WSS Isn't Just For Collaboration

A number of times, people have said that we can solve the problem of confusion around the word “SharePoint” by just getting rid of the word.  For example, we could just have “Portal Server” stand on it’s own, and we could rename WSS “Windows Collaboraiton Services”.  In fact, our own Windows Server team at one point considered creating a server role entitled “Collaboration Server” for the upcoming R2 release of Windows Server 2003 (which will have WSS packaged inside of it).

It’s tempting, but it’s too limiting. Repeat after me:  SharePoint Services is a platform.  The collaboration solution is just something we shipped on top of it.

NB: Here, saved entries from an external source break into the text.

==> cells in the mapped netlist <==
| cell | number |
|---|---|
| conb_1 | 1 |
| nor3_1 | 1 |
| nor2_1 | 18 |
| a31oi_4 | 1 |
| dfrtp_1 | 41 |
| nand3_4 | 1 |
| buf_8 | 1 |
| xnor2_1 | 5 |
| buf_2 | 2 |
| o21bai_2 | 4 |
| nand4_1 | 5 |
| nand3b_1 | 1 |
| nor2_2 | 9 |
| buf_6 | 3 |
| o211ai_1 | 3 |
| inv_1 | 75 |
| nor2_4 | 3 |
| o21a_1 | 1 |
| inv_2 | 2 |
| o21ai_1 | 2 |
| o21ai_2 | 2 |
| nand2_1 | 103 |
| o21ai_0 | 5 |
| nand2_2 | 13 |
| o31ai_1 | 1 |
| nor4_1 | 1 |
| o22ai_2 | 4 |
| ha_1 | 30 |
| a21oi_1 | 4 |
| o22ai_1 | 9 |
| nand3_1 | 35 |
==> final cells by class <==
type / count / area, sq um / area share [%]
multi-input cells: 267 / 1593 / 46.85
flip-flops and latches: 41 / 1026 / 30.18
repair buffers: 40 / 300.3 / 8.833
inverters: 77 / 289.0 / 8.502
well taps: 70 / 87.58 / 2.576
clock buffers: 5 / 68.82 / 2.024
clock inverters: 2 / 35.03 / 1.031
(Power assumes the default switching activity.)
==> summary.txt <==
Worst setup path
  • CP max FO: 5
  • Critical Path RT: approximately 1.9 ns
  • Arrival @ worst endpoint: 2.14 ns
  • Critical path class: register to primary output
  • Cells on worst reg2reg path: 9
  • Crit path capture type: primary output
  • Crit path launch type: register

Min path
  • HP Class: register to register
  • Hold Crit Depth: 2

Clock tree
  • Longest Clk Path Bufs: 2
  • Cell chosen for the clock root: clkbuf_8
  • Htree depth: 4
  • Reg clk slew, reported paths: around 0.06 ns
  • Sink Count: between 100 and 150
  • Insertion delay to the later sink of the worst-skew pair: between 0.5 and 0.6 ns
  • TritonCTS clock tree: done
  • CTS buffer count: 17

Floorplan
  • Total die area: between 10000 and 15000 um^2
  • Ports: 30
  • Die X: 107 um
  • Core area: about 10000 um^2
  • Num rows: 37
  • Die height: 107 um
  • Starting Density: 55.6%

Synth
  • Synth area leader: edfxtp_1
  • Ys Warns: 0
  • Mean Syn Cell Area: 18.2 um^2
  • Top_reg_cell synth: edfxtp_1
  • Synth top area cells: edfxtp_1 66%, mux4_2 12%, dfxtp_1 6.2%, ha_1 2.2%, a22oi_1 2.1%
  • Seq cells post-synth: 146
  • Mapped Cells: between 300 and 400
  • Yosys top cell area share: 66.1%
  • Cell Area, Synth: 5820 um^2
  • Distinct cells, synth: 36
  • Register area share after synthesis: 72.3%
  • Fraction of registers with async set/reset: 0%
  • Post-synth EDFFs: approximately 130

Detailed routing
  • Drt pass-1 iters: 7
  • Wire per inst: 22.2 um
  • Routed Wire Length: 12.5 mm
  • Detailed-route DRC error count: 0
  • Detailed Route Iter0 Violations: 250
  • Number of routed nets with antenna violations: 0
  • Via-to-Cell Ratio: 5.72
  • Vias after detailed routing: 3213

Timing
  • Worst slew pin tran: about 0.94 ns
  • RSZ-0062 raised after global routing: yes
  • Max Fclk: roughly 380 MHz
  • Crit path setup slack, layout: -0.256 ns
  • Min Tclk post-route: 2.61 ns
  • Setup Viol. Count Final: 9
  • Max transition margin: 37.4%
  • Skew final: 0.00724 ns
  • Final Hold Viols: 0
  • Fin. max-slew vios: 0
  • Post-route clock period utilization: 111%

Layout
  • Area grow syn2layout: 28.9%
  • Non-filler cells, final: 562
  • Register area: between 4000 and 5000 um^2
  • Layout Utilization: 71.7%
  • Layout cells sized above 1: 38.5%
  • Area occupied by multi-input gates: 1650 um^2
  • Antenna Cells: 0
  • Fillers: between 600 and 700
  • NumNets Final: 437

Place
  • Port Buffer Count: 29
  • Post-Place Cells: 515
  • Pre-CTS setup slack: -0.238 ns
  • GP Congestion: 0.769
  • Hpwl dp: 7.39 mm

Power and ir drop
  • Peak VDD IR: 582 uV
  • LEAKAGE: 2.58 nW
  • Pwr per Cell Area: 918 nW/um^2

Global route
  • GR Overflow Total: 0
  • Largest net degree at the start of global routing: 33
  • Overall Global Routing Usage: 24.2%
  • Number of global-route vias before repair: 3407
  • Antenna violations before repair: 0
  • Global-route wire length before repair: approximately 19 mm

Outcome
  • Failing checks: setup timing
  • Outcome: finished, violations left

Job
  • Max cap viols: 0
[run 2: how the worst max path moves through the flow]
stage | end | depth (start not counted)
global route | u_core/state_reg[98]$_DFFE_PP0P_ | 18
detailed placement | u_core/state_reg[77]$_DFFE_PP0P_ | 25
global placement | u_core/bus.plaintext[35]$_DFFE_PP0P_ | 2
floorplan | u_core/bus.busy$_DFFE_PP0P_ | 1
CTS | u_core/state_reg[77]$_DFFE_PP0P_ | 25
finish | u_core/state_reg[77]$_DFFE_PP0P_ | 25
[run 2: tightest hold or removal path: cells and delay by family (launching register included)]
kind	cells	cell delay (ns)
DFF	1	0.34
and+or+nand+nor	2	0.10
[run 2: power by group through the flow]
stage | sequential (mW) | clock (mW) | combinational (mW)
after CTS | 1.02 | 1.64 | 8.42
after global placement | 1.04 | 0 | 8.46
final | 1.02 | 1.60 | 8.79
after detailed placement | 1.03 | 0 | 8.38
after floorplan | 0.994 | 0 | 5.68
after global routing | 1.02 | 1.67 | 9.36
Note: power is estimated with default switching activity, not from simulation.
[config.mk]
export PLATFORM = sky130hd
export DESIGN_NAME = fifo_word_packer
export DESIGN_NICKNAME = d
export VERILOG_FILES = /design/src/rtl/fifo_pkg.sv /design/src/rtl/fifo_word_packer.sv
export SDC_FILE = /design/constraint.sdc
export NUM_CORES = 1
export LEC_CHECK = 0
export BUFFER_PORTS_ARGS = -buffer_cell sky130_fd_sc_hd__buf_2
export CAP_MARGIN = 20
export CORE_MARGIN = 4
export CORE_UTILIZATION = 50
export CTS_CLUSTER_SIZE = 25
export DETAILED_ROUTE_END_ITERATION = 10
export PLACE_DENSITY = 0.8
export SYNTH_ARGS = -nofsm -noshare
export SYNTH_HDL_FRONTEND = slang
export SYNTH_SLANG_ARGS = --single-unit
export TNS_END_PERCENT = 100
[constraint.sdc]
create_clock -name clk -period 4.3 [get_ports clk]
set_input_delay 0.645 -clock clk [delete_from_list [all_inputs] [get_ports clk]]
set_output_delay 0.645 -clock clk [all_outputs]
set_load 0.02 [all_outputs]
[src/rtl/fifo_pkg.sv]
// Shared types for the fifo / word packer datapath.
package fifo_pkg;

    typedef enum logic {FILL, HOLD} pack_state_t;

endpackage

[src/rtl/fifo_word_packer.sv]
// Pops narrow FWFT fifo words and packs them, oldest in the LSBs,
// into wide words on a valid/ready stream; flush emits a partial word.
module fifo_word_packer
    import fifo_pkg::*;
#(
    parameter int DATA_WIDTH  = 4,
    parameter int PACK_RATIO  = 4,
    parameter int COUNT_WIDTH = 3
) (
    input  logic                             clk,
    input  logic                             rst_n,
    input  logic                             clr,
    input  logic [DATA_WIDTH-1:0]            din,
    input  logic                             empty_n,
    output logic                             deq,
    input  logic                             flush,
    output logic [DATA_WIDTH*PACK_RATIO-1:0] out_data,
    output logic [COUNT_WIDTH-1:0]           out_count,
    output logic                             out_valid,
    input  logic                             out_ready
);

    localparam int LANE_W = $clog2(PACK_RATIO);
    localparam logic [COUNT_WIDTH-1:0] LAST = COUNT_WIDTH'(PACK_RATIO - 1);

    pack_state_t state;
    pack_state_t state_nxt;

    logic [COUNT_WIDTH-1:0]                cnt;
    logic [PACK_RATIO-1:0][DATA_WIDTH-1:0] lanes;
    logic [PACK_RATIO-1:0][DATA_WIDTH-1:0] lanes_fill;
    logic [PACK_RATIO-1:0][DATA_WIDTH-1:0] word_q;
    logic [LANE_W-1:0]                     idx;
    logic                                  load;

    assign idx      = cnt[LANE_W-1:0];
    assign out_data = word_q;

    // A word leaves FILL when its last lane lands or a flush finds data.
    assign load = (state == FILL) &&
                  ((deq && cnt == LAST) ||
                   (flush && (cnt != '0 || deq)));

    always_ff @(posedge clk or negedge rst_n) begin
        if (!rst_n) begin
            state <= FILL;
        end else if (clr) begin
            state <= FILL;
        end else begin
            state <= state_nxt;
        end
    end

    always_comb begin
        state_nxt = state;
        unique case (state)
            FILL: if (load) state_nxt = HOLD;
            HOLD: if (out_ready) state_nxt = FILL;
            default: state_nxt = FILL;
        endcase
    end

    always_comb begin
        deq = 1'b0;
        if (rst_n && !clr) begin
            unique case (state)
                FILL: deq = empty_n;
                HOLD: deq = empty_n & out_ready;
                default: deq = 1'b0;
            endcase
        end
    end

    always_comb begin
        lanes_fill = lanes;
        if (deq) lanes_fill[idx] = din;
    end

    // Lanes are cleared on entering HOLD, so idx is 0 at the handshake pop.
    always_ff @(posedge clk or negedge rst_n) begin
        if (!rst_n) begin
            cnt       <= '0;
            lanes     <= '0;
            word_q    <= '0;
            out_count <= '0;
            out_valid <= 1'b0;
        end else if (clr) begin
            cnt       <= '0;
            lanes     <= '0;
            word_q    <= '0;
            out_count <= '0;
            out_valid <= 1'b0;
        end else begin
            unique case (state)
                FILL: begin
                    if (load) begin
                        word_q    <= lanes_fill;
                        out_count <= cnt + COUNT_WIDTH'(deq);
                        out_valid <= 1'b1;
                        lanes     <= '0;
                        cnt       <= '0;
                    end else if (deq) begin
                        lanes <= lanes_fill;
                        cnt   <= cnt + COUNT_WIDTH'(1);
                    end
                end
                HOLD: begin
                    if (out_ready) begin
                        word_q    <= '0;
                        out_count <= '0;
                        out_valid <= 1'b0;
                        lanes     <= lanes_fill;
                        cnt       <= COUNT_WIDTH'(deq);
                    end
                end
                default: ;
            endcase
        end
    end

endmodule

==> results of run 1 <==
[flip-flops by register name (all words and copies together), names as in the netlist]
signal and cells:
out_data 16, state 1, out_count 3, lanes 16, cnt 3, out_valid 1
[layer usage]
metal,global-route usage,vias up,wire length (um)
met5,0,-,0
met3,0.0378,7,109
li1,-,592,-
met4,0.0651,0,60
met1,0.222,645,1720
met2,0.296,21,1990
[path summary, 6_finish.rpt]
path | startpoint | endpoint | slack, ns | depth (start not counted)
setup reg to reg | cnt[0]$_DFFE_PN0P_ | out_count[2]$_DFFE_PN0P_ | 1.83 | 5
min in group clk | out_valid$_DFFE_PN0P_ | out_valid$_DFFE_PN0P_ | 0.48 | 1
setup / recovery | rst_n | deq | 1.72 | 6
max in group asynchronous | rst_n | out_count[1]$_DFFE_PN0P_ | 3.53 | 2
hold / removal | rst_n | out_data[8]$_DFFE_PN0P_ | 0.41 | 2
hold reg to reg | out_valid$_DFFE_PN0P_ | out_valid$_DFFE_PN0P_ | 0.48 | 1
[power by group]
group	internal (W)	total, W	leakage [nW]	switching [W]
clock	0.000113	0.000241	0.0479	0.000128
combinational	0.0000167	0.0000582	0.435	0.0000414
sequential	0.000380	0.000384	0.556	0.00000383
[cells in the mapped netlist]
library cell and n:
nor4_1 2, nor2_1 18, o2bb2ai_1 9, a32oi_1 1, o31a_1 1, buf_2 3
a21o_1 1, dfrtp_1 40, ha_1 7, nand2b_2 1, inv_1 6, nand3_1 1
xor2_1 1, a21oi_1 2, o2bb2ai_2 9, nor2b_2 1, and4_1 4, or3_1 1
nor3_1 1, or4_4 1, clkbuf_1 2, buf_6 1, nand2b_1 1, a22oi_2 1
nor2b_1 6, clkbuf_2 4, o21ai_1 1, a22o_1 5, mux2i_1 16, o31ai_4 1
[cell type report]
cell class	instances	area [um2]	area share
Sequential cell	40	1000	0.473
Inverter	6	22.5	0.0106
Timing Repair Buffer	31	158	0.0744
Multi-Input combinational cell	92	792	0.374
Clock buffer	5	68.8	0.0325
Clock inverter	3	18.8	0.00886
Tap cell	46	57.6	0.0272
[layout by cell type (no fill, tap or decap), drive strengths merged, types with 2 or more instances in the layout]
cell	instances
a21oi	2
nor4	2
nor2b	7
clkinv	3
buf	31
nand2b	2
ha	7
a22o	5
mux2i	16
dfrtp	40
o2bb2ai	18
inv	6
nor2	18
clkbuf	5
and4	4
[cell families (layout without fill, tap and decap cells)]
group	Yosys count	count (layout)	synth area share
flops	40	40	0.535
simple gates	37	37	0.109
compound gates	31	31	0.177
mux	16	16	0.0857
buf+inv	16	45	0.0408
fa+ha+maj	7	7	0.0469
xor+xnor	1	1	0.00469
[metrics by stage]
step | hold slack [ns] | area (um2)
after global placement | 0.456 | 2030
after CTS | 0.425 | 2120
final | 0.410 | 2120
after floorplan | 0.349 | 1870
after detailed placement | 0.472 | 2030
after global routing | 0.437 | 2120
==> results.toml, run 1 <==
[run_status]
status = "completed"

[clocking]
h-tree-depth = 2
cts_resized = 0
holdBufCountCts = 0
cts_buffers = 5
cts_root_buf = "clkbuf_8"
cts_tree = "yes"
cts.sinks = 40
post_cts_buffers = 0
clkTransAtPathRegs_ns = 0.07
clock_path_buffers = 2
clk_latency_ns = 0.29

[synth]
ys_seq_elements = 40
netlist_area_um2 = 1870
yosysWarnings = 0
yosysTopAreaCell = "dfrtp_1"
synth_top_area_frac = 0.535
synthCells = 148
ys_seq_area_frac = 0.535
synth.distinct_cells = 30
synthTopCellsByArea = "dfrtp_1 (54%), mux2i_1 (8.6%), o2bb2ai_2 (7.2%)"
synth_fp_nets = 165
synth.avg_cell_area_um2 = 12.6

[floorplan]
start_util = 0.539
die-area_um2 = 4780
die_w_um = 69.1
chipHeight_um = 69.1
core_um2 = 3470
ios = 31
rows = 21

[drt]
drc = 0
drt_wl_total_mm = 3.88
drtIter0Drc = 100
drt.antenna.violating_nets = 0
vias_per_cell = 5.67
wire_per_inst_um = 17.4
first_pass_iters = 4
vias = 1265

[finish]
utilization = 0.611
fill_cells = 294
fin_nets = 193
stdcell_count = 223
num_antenna_cells = 0
area_delta_synth_final_pct = 13.3
drive_above_1_share = 0.299

[placed_design]
port_buffers = 30
dpl.cell_count = 215
place_congestion = 0.888
post-place-ws_ns = 1.70
dpl.hpwl_mm = 2.80

[power_and_ir_drop]
finalPower_w = 0.000683
power.density_nw_per_um2 = 323
leakagePower_nw = 1.04
vdd_drop_max_uv = 199

[global_routing]
grt_max_degree = 43
antenna_found_initial = 0
grt_usage = 0.176
grt_first_pass_wirelength_mm = 6.78
grt_overflow_total = 0
grt_pass1_vias = 1376

[setup_path]
cp_top_family = "buffers and inverters"
start_kind = "primary input"
critPathSlowestCell = "buf_4"
path_cells = "buf_2 -> buf_4 -> nor2b_2 -> nand3_1 -> inv_1 -> buf_2"
cpMostUsedCell = "buf_2"
cp_num_buf_inv = 4
critPathKind = "primary input to output pin"
endpoint_kind = "output pin"
crit_required_ns = 3.65
path_max_fanout = 42
cpPeakStageDelay_ns = 0.43
worstPathArrival_ns = 1.93

[timing]
finalMaxSlewViolations = 0
maxSlewHeadroom = 0.354
layout_setup_ws_ns = 1.72
fin_tns_setup_ns = 0
fmaxAchievable_mhz = 388
post-route-period-util = 0.599
finClkSkew_ns = 0.00250
setup_viol = 0
worstMarginPinSlew_ns = 0.969
rsz0062_at_grt = "false"
min_period_ns = 2.58
hold_violations = 0

[hold_path]
hp-class = "primary input to asynchronous set/reset pin"

[run]
cap_violations = 0
(Power assumes the default switching activity.)
==> run 2, diff against run 1 <==
clock period = 2.4 ns   (was 4.3 ns; I/O delays follow)
==> run 2 against run 1 <==
  * Combinational power is 82% higher
  * Via count is 0.24% higher
  * Register-to-register slack got worse by 1.4 ns
  * Sequential cell count stayed put
  * Count of clock-buffer cells in the layout rose by 2
  * Power is 80% higher
  * Global-route usage decreased by 1.4 points
  * Worst setup slack worse by 1.3 ns
  * Critical path type is now register to register
  * Critical endpoint is now out_count[2]$_DFFE_PN0P_
==> results.toml, run 2 (synthesis results as in run 1) <==
[finish]
final_common_cell = "dfrtp_1"
area_delta_synth_final_pct = 14.0
ff_latch_area_um2 = 1000
multi_input_area_um2 = 792
final_cell_mix = "dfrtp_1 (40), buf_2 (30), nor2_1 (18), mux2i_1 (16)"
num_antenna_cells = 0
drive_above_1_share = 0.296
fin_nets = 195
fill_cells = 287
stdcell_count = 225

[setup_path]
critPathKind = "register to register"
cp_num_buf_inv = 1
r2r_slack_ns = 0.41
endpoint_kind = "register"
cp_top_family = "adder cells"
path_max_fanout = 13
critPathSlowestCell = "dfrtp_1"
path_cells = "ha_1 -> ha_1 -> nor2_1 -> o31a_1 -> buf_4 -> a22o_1"
worstPathArrival_ns = 2.22
start_kind = "register"
cpMostUsedCell = "ha_1"
ff2ff_path_depth = 6
crit_required_ns = 2.63
r2r_end = "out_count[2]$_DFFE_PN0P_"
cpPeakStageDelay_ns = 0.44
reg2reg_from = "cnt[0]$_DFFE_PN0P_"

[clocking]
clock_path_buffers = 2
h-tree-depth = 2
cts_resized = 0
clkTransAtPathRegs_ns = 0.07
holdBufCountCts = 0
cts_root_buf = "clkbuf_8"
cts.sinks = 40
cts_tree = "yes"
post_cts_buffers = 0
clk_latency_ns = 0.29
cts_buffers = 5

[floorplan]
rows = 21
die-area_um2 = 4780
core_um2 = 3470
start_util = 0.539
chipHeight_um = 69.1
ios = 31
die_w_um = 69.1

[placed_design]
dpl.hpwl_mm = 2.73
place_congestion = 0.899
post-place-ws_ns = 0.466
dpl.cell_count = 217
port_buffers = 30

[global_routing]
grt_usage = 0.163
grt_overflow_total = 0
grt_pass1_vias = 1316
antenna_found_initial = 0
grt_max_degree = 41
grt_first_pass_wirelength_mm = 6.09

[timing]
maxSlewHeadroom = 0.568
min_period_ns = 1.99
finClkSkew_ns = 0.00422
setup_viol = 0
rsz0062_at_grt = "false"
finalMaxSlewViolations = 0
fin_tns_setup_ns = 0
worstMarginPinSlew_ns = 0.643
hold_violations = 0
fmaxAchievable_mhz = 503
layout_setup_ws_ns = 0.410
worst_hold_slack_ns = 0.176
post-route-period-util = 0.829

[drt]
wire_per_inst_um = 16.3
drt_wl_total_mm = 3.67
vias = 1268
drt.antenna.violating_nets = 0
vias_per_cell = 5.64
first_pass_iters = 4
drc = 0
drtIter0Drc = 109

[hold_path]
hp-class = "primary input to asynchronous set/reset pin"

[power_and_ir_drop]
leakagePower_nw = 1.04
vdd_drop_max_uv = 417
power.density_nw_per_um2 = 576

[run_status]
status = "completed"

[run]
cap_violations = 0
## run 2: metal layers
| layer | wire length (um) | vias up | track usage |
|---|---|---|---|
| li1 | - | 591 | - |
| met1 | 1690 | 644 | 0.208 |
| met2 | 1750 | 26 | 0.249 |
| met3 | 151 | 7 | 0.0552 |
| met4 | 81 | 0 | 0.0716 |
| met5 | 0 | - | 0 |
## run 2: per-stage QoR
stage | total power [W] | cell area [um2] | utilization
6_report | 0.00123 | 2130 | 0.614
5_1_grt | 0.00128 | 2130 | 0.614
4_1_cts | 0.00124 | 2130 | 0.614
3_5_place_dp | 0.000808 | 2050 | 0.590
3_3_place_gp | 0.000805 | 2050 | 0.590
2_1_floorplan | 0.000763 | 1870 | -
## run 2: report_power, final
group          total (W)  switching [W]  internal [W]
Clock           0.000433       0.000226      0.000207
Combinational   0.000106      0.0000728     0.0000332
Sequential      0.000688     0.00000652      0.000682
## run 2: worst max path at each step
stage | slack [ns] | cells after the start | from | end
floorplan | 0.65 | 6 | cnt[0]$_DFFE_PN0P_ | out_count[2]$_DFFE_PN0P_
global placement | 0.56 | 6 | cnt[0]$_DFFE_PN0P_ | out_count[2]$_DFFE_PN0P_
detailed placement | 0.47 | 6 | cnt[0]$_DFFE_PN0P_ | out_count[2]$_DFFE_PN0P_
CTS | 0.46 | 6 | cnt[0]$_DFFE_PN0P_ | out_count[2]$_DFFE_PN0P_
global route | 0.30 | 6 | cnt[0]$_DFFE_PN0P_ | out_count[2]$_DFFE_PN0P_
finish | 0.41 | 6 | cnt[0]$_DFFE_PN0P_ | out_count[2]$_DFFE_PN0P_
## run 2: final cells by class
| cell class | count | share of cell area |
|---|---|---|
| well taps | 46 | 0.0270 |
| flip-flops and latches | 40 | 0.470 |
| clock inverters | 1 | 0.00411 |
| inverters | 6 | 0.0106 |
| clock buffers | 7 | 0.0358 |
| multi-input cells | 92 | 0.372 |
| repair buffers | 33 | 0.0810 |
==> run 3, diff against run 2 <==
PLACE_DENSITY = 0.83   (was 0.8)
clock period = 1.7 ns   (was 2.4 ns; I/O delays follow)
==> run 3 against run 2 <==
  * The run now ends with setup timing left
  * Power grew 50%
  * Sequential share of layout area shrank 5.7 points
  * Utilization grew 8.5 points
  * Global-route usage grew 2.4 points
  * Via count grew 8.6%
  * Wire length grew 17%
  * Maximum frequency grew 17%
  * Design area grew 14%
  * First-iteration DRC count shrank 59%
  * Cell count grew 7.6%
  * Worst setup slack lost 0.41 ns
  * Sequential power grew 41%
  * Highest routed layer unchanged
==> results.toml, run 3 (synthesis results as in run 1) <==
[power_and_ir_drop]
vdd_drop_max_uv = 592
power.density_nw_per_um2 = 760
finalPower_w = 0.00184
leakagePower_nw = 1.15

[finish]
multi_input_area_um2 = 926
drive_above_1_share = 0.454
final_cell_mix = "dfrtp_1 (39), buf_2 (30), nor2_1 (17), mux2i_1 (13), buf_4 (13)"
fin_nets = 212
num_antenna_cells = 0
fill_cells = 229
utilization = 0.700
ff_latch_area_um2 = 1000
area_delta_synth_final_pct = 29.9
final_common_cell = "dfrtp_1"

[clocking]
cts_root_buf = "clkbuf_8"
clk_latency_ns = 0.30
clock_path_buffers = 2
cts_buffers = 5
cts_tree = "yes"
h-tree-depth = 2
cts.sinks = 40
clkTransAtPathRegs_ns = 0.08

[global_routing]
grt_usage = 0.187
antenna_found_initial = 0
grt_pass1_vias = 1425
grt_first_pass_wirelength_mm = 6.88
grt_overflow_total = 0
grt_max_degree = 31

[timing]
min_period_ns = 1.70
worstMarginPinSlew_ns = 0.463
post-route-period-util = 1.00
hold_violations = 0
setup_viol = 1
rsz0062_at_grt = "true"
fin_tns_setup_ns = -0.0000393
finalMaxSlewViolations = 0
maxSlewHeadroom = 0.690
finClkSkew_ns = 0.00605
fmaxAchievable_mhz = 588
layout_setup_ws_ns = -0.0000393

[placed_design]
dpl.hpwl_mm = 2.91
port_buffers = 30
place_congestion = 0.807

[setup_path]
path_max_fanout = 6
crit_required_ns = 1.92
cpPeakStageDelay_ns = 0.62
endpoint_kind = "register"
cp_num_buf_inv = 1
critPathKind = "register to register"
worstPathArrival_ns = 1.92
start_kind = "register"
cp_top_family = "simple AND/OR/NAND/NOR gates"
critPathSlowestCell = "or4_4"
path_cells = "inv_2 -> ha_4 -> nand2b_4 -> a22oi_2 -> or4_4 -> o2bb2ai_2"

[run_status]
violations = "setup timing"
status = "complete, but fails checks"

[floorplan]
die_w_um = 69.1
chipHeight_um = 69.1
core_um2 = 3470
die-area_um2 = 4780
rows = 21
ios = 31
start_util = 0.539

[drt]
drt_wl_total_mm = 4.28
vias_per_cell = 5.69
drt.antenna.violating_nets = 0
wire_per_inst_um = 17.7
drc = 0
first_pass_iters = 4
drtIter0Drc = 45
vias = 1377

[hold_path]
hp-class = "primary input to asynchronous set/reset pin"

[run]
cap_violations = 0
==> run 3: cell count changes in the layout (fill, tap and decap cells not counted), moves of 2 or more <==
cell | before | now
buf_6 | 0 | 4
mux2i_2 | 0 | 3
ha_4 | 0 | 3
o2bb2ai_1 | 9 | 7
and4_2 | 0 | 3
buf_4 | 3 | 13
mux2i_1 | 16 | 13
inv_1 | 6 | 4
and4_1 | 4 | 1
ha_1 | 7 | 4
==> run 3: worst paths after layout <==
check,startpoint,endpoint,slack [ns],cells past startpoint
max,cnt[1]$_DFFE_PN0P_,out_data[8]$_DFFE_PN0P_,-0.00004,6
min,rst_n,state$_DFF_PN0_,0.13,3
max reg2reg,cnt[1]$_DFFE_PN0P_,out_data[8]$_DFFE_PN0P_,-0.00004,6
min reg2reg,out_data[7]$_DFFE_PN0P_,out_data[7]$_DFFE_PN0P_,0.49,1
max in group asynchronous,rst_n,cnt[0]$_DFFE_PN0P_,0.76,3
min in group clk,din[3],lanes[15]$_DFFE_PN0P_,0.31,3
==> run 3: repair_timing <==
action / in CTS / in global routing
buffers inserted: 3 / 1
gates cloned: 1 / 0
setup endpoints to repair: 27 / 17
gates resized for setup: 13 / 18
hold endpoints to repair: 10 / 0
hold buffers: 1 / 0
pin swaps: 4 / 2
==> run 3: metrics by stage <==
| step | instance area, um2 | hold slack [ns] | setup slack, ns | std cells |
|---|---|---|---|---|
| floorplan | 1870 | -0.0406 | 0.0513 | 148 |
| global placement | 2140 | 0.234 | -0.0431 | 228 |
| detailed placement | 2140 | 0.235 | -0.0619 | 228 |
| CTS | 2340 | 0.130 | 0.0151 | 241 |
| global route | 2430 | 0.159 | -0.0480 | 242 |
| finish | 2430 | 0.129 | -0.0000393 | 242 |
==> run 3: report_power, final <==
group          switching [W]  internal (W)
Combinational       0.000132     0.0000904
Sequential        0.00000729      0.000963
Clock               0.000323      0.000329
Total               0.000462       0.00138
==> run 3: layout make-up <==
cell class	count	area share
sequential	40	0.413
multi-input combinational	93	0.381
clock buffer	7	0.0356
clock inverter	1	0.00309
tap	46	0.0237
inverter	6	0.0103
timing repair buffer	49	0.133
==> run 3: per-layer routing <==
metal / wire length (um) / vias to the layer above / global-route usage
met1: 1830 / 678 / 0.209
met5: 0 / - / 0
met3: 233 / 13 / 0.0625
met4: 128 / 0 / 0.0998
li1: - / 633 / -
met2: 2090 / 53 / 0.314
==> run 3: worst reg2reg max path, delay by kind of cell (launching register included) <==
| family | cells | cell delay, ns |
|---|---|---|
| simple gates | 2 | 0.69 |
| flops | 1 | 0.44 |
| compound gates | 2 | 0.23 |
| fa+ha+maj | 1 | 0.17 |
| buf+inv | 1 | 0.08 |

WSS’ platform is for far more than collaboration.  Is BizTalk Server’s Business Activity Monitor (BAM) collaboration?  No.  Are Microsoft Business Solutions’ various Business Portals collaboration?  No.  Heck, is SharePoint Portal Server collab tech?  No.

For business value audiences, talking about WSS as collaboration technology is fine.  But what WSS really offers you is a way for developing and deploying highly repeatable Web site solutions.  Sites that consume very little incremental overhead.  Sites that are accessible by both smart clients and browsers.  Sites that provide a large set of built-in storage and tool resources.  In other words:  SharePoint sites.  They’re something new (well, new in 2003), and something special.

You can (and should) use SharePoint site technology to build many kinds of applications.  Yes, many problem spaces to which we’re well suited involve collaboration (Visual Studio Team System, Class Server, Project Server, Brightwork, etc.), but to confine our value to collaboration is far too limiting.